(EXERCISE BRIEF)
Scan the records below and report how many lines include the string "switching"; the number alone will do.

(TASK INPUT)
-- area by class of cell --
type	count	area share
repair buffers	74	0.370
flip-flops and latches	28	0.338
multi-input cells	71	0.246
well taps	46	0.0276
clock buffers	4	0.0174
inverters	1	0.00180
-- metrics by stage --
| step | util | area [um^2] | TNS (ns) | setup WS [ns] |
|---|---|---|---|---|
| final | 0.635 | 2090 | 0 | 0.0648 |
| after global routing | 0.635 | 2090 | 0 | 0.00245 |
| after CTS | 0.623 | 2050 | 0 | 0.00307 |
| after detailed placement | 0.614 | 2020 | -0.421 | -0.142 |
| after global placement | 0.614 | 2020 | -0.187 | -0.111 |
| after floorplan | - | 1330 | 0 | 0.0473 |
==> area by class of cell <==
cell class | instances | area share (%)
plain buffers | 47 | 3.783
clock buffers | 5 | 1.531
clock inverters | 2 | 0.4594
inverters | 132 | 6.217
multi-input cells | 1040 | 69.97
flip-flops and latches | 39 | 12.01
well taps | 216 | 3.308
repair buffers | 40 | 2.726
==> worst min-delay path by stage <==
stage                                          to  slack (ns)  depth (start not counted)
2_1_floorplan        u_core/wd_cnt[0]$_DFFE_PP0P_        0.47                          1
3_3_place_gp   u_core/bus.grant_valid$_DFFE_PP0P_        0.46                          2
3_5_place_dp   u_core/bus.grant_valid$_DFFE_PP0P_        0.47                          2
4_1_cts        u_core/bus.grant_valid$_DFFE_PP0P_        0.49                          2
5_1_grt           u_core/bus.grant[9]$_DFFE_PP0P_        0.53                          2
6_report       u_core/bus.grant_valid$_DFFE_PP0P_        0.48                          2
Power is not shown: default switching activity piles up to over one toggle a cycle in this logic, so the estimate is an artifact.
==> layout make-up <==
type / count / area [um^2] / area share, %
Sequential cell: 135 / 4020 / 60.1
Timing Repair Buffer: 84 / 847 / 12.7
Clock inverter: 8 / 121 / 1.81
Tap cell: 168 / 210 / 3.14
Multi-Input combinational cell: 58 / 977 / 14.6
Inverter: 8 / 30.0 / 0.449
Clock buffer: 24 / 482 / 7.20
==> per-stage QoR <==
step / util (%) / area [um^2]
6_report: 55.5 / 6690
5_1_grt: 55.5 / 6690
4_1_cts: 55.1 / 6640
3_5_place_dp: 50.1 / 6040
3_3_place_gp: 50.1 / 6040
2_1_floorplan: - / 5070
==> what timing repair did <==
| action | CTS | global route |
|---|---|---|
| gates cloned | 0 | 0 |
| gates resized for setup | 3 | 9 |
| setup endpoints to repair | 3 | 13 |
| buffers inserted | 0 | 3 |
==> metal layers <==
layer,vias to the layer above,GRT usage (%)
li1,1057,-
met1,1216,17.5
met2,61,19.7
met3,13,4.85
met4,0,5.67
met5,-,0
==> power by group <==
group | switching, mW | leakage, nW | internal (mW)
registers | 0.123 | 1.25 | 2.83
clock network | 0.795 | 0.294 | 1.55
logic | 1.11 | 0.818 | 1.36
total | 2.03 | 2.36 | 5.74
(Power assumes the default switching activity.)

(RESPONSE AREA)
3